(Collected data entries)
★ ★ ★ ★ ★ ★ ★
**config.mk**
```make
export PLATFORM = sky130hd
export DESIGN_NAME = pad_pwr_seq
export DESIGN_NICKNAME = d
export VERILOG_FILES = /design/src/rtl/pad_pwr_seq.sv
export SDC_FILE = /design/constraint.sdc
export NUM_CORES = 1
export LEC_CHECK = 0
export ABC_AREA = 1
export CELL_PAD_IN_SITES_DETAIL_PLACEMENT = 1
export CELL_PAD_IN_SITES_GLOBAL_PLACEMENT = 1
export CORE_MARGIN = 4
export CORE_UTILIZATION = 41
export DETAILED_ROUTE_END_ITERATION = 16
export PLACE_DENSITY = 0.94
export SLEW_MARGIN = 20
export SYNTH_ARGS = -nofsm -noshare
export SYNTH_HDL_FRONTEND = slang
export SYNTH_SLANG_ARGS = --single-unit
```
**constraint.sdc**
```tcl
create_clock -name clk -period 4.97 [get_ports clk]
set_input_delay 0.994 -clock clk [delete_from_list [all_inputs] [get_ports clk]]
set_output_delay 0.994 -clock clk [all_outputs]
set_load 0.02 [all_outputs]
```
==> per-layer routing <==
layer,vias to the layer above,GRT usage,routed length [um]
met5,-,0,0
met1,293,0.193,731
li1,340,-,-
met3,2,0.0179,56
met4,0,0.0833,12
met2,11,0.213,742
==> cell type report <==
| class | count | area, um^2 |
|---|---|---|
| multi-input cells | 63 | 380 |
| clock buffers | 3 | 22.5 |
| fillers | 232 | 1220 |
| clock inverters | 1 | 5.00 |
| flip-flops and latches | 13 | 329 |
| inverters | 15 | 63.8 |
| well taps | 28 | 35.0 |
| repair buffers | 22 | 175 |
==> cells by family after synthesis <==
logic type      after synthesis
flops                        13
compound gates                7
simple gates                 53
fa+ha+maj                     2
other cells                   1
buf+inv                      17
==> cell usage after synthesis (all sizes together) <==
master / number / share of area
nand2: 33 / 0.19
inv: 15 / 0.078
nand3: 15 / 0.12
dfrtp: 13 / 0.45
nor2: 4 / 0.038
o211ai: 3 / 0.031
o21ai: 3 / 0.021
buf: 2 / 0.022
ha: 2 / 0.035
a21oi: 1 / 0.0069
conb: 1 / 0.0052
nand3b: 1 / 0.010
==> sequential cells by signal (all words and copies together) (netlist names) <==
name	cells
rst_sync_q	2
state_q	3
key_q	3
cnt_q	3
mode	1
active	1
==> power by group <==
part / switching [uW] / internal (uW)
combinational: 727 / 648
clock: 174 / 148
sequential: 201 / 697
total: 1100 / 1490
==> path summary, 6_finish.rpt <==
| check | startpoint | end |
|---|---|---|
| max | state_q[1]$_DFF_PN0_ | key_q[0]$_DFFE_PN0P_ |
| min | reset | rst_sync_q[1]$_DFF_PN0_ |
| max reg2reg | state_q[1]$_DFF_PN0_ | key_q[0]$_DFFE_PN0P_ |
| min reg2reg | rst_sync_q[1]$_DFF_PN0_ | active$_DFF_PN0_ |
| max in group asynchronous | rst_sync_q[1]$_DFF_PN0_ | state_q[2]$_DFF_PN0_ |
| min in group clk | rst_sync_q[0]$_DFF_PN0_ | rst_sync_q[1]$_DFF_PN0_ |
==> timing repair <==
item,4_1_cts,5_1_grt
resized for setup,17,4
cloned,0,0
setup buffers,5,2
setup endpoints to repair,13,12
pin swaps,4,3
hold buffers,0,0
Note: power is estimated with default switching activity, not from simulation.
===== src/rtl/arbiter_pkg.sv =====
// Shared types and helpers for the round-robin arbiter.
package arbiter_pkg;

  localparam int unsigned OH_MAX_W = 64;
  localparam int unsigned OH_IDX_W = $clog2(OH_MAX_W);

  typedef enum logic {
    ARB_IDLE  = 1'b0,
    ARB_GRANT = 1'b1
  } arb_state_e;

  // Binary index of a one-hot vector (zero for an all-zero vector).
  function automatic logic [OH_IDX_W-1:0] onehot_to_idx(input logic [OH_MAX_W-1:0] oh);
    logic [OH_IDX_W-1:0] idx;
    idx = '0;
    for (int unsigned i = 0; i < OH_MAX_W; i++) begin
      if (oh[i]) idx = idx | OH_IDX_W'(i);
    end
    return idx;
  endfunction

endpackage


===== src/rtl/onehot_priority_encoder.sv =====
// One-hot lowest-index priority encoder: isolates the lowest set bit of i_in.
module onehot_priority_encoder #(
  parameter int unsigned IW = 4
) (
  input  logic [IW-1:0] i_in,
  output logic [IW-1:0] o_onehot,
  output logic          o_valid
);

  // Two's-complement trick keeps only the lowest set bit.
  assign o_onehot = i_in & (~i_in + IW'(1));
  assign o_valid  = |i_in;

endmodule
★ ★ ★ ★ ★ ★ ★
▸ YOUR INSTRUCTIONS:
Number of lines holding "together" in the data: give it, with nothing else.

▸ RESPONSE AREA:
2